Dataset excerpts
--------------------

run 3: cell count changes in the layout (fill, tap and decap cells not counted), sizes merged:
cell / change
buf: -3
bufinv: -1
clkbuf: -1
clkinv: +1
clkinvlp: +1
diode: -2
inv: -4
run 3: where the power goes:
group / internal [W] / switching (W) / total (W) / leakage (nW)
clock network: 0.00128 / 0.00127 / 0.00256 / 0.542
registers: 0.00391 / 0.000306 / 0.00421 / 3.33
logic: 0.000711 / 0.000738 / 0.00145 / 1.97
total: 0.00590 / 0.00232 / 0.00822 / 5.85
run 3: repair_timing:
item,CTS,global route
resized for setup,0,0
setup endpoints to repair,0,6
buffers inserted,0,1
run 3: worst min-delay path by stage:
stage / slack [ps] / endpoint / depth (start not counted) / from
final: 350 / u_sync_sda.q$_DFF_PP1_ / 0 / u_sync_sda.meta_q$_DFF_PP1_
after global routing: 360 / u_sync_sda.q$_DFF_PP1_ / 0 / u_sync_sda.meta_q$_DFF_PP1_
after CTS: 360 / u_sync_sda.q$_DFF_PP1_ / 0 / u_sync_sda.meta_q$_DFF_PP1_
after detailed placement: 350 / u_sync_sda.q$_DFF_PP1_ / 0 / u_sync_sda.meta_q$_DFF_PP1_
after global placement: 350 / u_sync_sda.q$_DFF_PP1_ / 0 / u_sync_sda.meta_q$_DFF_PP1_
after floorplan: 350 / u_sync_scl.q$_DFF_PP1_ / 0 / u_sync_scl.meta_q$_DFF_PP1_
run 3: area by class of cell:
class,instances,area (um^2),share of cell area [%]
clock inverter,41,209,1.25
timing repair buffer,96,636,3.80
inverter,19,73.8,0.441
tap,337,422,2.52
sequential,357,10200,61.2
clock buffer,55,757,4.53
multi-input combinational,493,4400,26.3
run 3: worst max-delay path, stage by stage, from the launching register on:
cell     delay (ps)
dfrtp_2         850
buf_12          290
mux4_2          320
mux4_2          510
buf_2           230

--------------------

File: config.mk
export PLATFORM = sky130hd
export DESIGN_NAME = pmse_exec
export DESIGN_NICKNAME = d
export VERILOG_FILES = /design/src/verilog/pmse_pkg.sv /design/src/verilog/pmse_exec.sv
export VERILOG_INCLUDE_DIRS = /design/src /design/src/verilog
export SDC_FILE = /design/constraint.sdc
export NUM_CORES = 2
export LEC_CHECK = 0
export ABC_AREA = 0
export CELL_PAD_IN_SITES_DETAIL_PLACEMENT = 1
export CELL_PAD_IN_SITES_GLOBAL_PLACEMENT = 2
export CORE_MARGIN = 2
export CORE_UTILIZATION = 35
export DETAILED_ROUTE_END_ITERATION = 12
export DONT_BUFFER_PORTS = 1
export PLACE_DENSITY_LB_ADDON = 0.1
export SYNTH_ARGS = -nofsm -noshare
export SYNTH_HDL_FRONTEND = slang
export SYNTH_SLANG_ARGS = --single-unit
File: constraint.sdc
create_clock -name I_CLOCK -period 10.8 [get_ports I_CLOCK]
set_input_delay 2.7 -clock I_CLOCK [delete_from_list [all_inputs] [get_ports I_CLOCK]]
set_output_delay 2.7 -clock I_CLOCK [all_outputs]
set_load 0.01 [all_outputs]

--------------------

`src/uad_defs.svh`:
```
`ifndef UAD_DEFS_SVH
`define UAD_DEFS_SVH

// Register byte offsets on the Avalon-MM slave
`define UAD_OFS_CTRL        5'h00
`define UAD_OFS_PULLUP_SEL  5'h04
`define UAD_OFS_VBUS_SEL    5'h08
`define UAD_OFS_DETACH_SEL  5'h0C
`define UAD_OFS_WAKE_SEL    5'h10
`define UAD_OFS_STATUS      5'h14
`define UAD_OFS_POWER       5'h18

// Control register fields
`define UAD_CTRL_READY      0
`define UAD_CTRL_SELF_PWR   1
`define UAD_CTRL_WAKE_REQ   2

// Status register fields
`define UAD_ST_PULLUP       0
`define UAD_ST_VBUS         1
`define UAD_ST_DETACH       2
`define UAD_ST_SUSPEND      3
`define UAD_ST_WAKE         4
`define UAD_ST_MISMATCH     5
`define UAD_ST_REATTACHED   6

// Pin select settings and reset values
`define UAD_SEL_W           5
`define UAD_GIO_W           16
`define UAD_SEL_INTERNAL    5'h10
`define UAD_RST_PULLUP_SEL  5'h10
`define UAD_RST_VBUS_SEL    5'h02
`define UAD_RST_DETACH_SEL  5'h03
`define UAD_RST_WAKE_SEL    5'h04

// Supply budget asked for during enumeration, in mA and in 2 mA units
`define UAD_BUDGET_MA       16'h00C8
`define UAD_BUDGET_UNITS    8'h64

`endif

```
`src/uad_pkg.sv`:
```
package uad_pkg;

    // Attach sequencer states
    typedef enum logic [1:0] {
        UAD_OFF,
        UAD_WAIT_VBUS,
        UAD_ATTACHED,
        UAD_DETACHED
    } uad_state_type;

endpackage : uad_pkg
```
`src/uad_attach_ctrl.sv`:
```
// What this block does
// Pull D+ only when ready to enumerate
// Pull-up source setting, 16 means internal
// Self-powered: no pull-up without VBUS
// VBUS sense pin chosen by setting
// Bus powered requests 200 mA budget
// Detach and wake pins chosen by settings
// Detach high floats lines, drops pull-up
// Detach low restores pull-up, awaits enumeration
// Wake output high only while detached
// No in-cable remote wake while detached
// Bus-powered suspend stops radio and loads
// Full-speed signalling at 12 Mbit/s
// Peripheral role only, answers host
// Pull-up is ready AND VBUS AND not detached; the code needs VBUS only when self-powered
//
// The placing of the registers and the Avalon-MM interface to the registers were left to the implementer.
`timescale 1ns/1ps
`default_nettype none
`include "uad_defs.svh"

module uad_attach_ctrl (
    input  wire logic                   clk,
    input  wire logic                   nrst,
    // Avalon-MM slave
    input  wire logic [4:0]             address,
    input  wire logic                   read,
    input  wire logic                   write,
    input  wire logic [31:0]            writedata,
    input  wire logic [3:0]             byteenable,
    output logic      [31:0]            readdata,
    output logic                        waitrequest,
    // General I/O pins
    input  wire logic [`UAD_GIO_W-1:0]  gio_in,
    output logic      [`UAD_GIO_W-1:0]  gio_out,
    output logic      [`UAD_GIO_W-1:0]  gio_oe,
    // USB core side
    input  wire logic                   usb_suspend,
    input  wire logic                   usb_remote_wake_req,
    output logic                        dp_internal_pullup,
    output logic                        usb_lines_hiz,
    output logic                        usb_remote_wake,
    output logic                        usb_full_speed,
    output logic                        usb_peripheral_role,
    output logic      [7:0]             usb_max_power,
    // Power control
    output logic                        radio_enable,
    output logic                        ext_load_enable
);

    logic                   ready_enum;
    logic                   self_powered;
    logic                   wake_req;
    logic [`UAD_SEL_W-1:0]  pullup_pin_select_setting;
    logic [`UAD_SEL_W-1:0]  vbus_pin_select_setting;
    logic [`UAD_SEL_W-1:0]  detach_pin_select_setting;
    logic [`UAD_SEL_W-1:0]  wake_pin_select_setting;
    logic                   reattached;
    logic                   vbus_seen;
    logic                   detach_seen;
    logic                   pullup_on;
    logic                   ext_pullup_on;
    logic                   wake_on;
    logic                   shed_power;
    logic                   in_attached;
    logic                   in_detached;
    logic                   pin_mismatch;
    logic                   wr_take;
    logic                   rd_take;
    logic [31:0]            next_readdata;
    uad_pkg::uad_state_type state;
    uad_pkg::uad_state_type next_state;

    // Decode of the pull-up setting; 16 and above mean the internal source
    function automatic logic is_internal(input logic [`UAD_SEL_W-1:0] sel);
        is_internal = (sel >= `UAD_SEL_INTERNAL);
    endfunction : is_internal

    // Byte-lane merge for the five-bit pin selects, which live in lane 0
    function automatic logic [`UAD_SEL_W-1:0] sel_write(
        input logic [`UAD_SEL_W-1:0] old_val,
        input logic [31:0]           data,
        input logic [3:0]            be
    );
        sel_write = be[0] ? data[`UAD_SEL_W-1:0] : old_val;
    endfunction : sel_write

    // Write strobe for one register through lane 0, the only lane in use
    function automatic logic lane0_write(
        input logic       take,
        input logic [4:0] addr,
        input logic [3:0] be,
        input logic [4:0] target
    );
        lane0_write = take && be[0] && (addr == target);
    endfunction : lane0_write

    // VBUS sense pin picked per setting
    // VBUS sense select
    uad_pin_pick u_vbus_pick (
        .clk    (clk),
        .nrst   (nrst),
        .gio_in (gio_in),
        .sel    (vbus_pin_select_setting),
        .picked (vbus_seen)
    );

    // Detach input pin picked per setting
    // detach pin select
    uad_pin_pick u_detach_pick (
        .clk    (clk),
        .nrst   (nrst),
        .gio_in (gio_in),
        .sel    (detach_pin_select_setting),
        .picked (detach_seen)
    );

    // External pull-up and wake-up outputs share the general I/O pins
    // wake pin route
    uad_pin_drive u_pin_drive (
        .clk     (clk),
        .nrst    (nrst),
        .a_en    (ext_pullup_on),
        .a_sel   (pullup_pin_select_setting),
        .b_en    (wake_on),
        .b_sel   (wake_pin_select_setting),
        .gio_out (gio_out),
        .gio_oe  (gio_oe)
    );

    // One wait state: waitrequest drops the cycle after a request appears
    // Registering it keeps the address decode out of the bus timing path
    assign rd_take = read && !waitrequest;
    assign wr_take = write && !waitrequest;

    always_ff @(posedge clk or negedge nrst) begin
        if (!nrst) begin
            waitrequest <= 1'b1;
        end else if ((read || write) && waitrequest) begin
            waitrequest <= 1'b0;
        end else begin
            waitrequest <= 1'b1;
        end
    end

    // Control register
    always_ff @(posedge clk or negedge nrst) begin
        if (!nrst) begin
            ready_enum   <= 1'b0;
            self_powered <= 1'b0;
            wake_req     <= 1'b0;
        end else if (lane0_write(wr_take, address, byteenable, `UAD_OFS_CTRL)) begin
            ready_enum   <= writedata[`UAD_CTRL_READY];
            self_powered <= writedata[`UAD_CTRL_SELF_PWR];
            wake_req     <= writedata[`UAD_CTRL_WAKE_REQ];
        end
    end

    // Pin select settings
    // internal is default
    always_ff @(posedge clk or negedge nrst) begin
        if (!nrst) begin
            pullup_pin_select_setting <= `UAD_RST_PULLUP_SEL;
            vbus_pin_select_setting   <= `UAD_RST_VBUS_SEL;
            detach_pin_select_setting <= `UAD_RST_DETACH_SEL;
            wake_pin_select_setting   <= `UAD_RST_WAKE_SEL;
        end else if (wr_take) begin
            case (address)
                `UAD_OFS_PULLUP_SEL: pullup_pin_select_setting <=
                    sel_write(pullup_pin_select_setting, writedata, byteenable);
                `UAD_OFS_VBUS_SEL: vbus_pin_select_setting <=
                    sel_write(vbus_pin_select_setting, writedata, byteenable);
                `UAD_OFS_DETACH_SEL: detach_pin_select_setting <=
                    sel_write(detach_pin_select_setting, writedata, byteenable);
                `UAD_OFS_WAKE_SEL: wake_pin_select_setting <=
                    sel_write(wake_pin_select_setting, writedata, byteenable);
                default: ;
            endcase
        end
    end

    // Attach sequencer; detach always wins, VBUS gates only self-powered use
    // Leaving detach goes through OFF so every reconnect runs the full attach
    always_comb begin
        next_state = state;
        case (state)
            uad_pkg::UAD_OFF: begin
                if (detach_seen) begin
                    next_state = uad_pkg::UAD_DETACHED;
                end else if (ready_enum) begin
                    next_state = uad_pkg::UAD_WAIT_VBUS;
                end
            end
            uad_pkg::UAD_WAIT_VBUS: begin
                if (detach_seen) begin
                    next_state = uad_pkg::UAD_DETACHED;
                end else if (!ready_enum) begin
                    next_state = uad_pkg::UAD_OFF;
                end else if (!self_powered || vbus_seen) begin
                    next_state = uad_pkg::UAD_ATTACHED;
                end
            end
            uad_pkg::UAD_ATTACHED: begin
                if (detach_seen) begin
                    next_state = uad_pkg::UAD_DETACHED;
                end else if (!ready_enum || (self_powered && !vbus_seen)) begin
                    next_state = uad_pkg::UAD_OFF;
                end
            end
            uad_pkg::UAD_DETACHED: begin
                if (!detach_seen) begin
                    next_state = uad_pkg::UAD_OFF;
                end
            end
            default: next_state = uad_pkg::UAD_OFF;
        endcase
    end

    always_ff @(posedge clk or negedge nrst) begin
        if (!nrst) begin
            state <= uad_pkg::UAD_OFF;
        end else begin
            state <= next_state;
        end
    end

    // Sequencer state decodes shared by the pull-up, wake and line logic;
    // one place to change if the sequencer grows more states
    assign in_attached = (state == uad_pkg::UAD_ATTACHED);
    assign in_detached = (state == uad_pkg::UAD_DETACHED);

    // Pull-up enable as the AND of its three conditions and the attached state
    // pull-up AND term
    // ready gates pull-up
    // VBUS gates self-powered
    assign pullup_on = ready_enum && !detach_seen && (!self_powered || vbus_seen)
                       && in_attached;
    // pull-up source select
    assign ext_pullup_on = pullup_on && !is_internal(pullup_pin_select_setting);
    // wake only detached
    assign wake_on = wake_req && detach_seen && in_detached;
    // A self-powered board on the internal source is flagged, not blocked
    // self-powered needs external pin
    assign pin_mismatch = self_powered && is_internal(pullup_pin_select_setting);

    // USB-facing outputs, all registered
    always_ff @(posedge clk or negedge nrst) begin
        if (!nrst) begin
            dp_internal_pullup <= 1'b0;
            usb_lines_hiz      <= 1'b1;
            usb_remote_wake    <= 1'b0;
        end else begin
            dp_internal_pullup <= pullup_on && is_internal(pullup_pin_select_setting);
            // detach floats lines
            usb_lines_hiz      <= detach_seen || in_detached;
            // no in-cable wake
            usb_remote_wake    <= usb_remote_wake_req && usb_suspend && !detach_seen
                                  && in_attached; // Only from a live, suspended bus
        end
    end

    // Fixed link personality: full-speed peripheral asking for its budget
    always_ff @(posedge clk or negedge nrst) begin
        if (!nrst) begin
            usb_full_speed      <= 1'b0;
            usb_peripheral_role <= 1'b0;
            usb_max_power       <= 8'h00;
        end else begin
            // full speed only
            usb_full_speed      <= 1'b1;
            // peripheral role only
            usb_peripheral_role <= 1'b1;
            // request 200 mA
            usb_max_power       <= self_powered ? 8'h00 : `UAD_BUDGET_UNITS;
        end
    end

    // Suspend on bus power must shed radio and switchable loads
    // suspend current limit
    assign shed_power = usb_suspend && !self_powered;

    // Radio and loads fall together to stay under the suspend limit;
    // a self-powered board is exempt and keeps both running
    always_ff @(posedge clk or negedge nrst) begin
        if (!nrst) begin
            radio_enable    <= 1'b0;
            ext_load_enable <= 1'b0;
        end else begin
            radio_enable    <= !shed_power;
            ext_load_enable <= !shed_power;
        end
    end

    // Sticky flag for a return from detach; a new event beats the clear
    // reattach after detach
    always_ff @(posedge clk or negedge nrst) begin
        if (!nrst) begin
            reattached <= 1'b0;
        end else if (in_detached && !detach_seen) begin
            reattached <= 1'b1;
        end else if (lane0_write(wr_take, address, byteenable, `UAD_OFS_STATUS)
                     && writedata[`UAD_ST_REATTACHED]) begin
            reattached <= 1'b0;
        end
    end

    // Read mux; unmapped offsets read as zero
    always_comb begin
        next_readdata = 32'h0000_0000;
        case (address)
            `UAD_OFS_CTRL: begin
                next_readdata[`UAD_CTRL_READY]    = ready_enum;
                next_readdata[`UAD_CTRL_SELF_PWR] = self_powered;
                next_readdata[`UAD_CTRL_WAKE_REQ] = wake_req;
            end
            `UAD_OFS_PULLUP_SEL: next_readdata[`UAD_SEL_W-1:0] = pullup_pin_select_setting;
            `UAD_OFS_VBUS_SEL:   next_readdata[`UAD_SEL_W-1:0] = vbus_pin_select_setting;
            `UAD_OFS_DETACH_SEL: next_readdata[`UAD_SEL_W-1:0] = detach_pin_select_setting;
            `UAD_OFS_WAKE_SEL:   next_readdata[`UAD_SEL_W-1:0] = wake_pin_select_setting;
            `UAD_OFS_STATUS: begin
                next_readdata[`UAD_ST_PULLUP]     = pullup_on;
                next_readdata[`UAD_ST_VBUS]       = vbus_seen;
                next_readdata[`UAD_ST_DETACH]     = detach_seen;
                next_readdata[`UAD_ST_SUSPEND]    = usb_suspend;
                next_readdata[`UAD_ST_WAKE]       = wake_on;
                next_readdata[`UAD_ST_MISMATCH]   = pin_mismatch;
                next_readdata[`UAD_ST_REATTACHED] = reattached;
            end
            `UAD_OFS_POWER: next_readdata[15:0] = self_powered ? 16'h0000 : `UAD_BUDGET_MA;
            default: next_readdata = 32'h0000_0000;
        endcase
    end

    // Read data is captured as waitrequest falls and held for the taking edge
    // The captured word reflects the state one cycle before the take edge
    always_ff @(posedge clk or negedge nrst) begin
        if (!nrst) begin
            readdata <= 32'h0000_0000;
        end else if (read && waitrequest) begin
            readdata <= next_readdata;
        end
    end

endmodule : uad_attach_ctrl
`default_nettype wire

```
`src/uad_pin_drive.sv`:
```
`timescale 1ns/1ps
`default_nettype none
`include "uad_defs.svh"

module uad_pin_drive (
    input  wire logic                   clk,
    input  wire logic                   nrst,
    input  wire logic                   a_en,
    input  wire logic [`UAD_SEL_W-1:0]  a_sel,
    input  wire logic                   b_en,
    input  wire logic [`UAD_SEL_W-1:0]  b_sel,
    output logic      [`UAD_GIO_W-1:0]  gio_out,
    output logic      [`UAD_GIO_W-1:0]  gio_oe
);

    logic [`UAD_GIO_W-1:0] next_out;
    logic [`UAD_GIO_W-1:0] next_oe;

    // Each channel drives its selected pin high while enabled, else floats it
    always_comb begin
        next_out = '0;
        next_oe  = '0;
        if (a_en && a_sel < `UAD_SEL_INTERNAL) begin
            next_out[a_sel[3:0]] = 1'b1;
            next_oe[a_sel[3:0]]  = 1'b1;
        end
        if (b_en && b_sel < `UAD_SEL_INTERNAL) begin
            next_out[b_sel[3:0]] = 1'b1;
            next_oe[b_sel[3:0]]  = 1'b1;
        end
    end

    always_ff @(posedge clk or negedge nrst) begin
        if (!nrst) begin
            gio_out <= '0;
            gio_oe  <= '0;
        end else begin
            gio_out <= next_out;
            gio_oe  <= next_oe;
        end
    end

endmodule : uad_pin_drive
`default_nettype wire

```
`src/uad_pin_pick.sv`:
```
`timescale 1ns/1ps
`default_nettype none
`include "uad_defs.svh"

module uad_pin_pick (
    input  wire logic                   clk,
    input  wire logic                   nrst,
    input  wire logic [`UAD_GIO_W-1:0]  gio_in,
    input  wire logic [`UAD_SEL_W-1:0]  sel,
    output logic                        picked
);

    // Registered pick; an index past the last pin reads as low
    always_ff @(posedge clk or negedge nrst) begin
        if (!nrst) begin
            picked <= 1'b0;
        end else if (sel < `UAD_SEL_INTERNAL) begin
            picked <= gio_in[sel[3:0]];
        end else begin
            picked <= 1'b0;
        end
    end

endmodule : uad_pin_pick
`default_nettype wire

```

--------------------

# YOUR TASK
Indicate how many lines in the records above include the word "stage", giving no other content.

# EXPECTED OUTPUT
3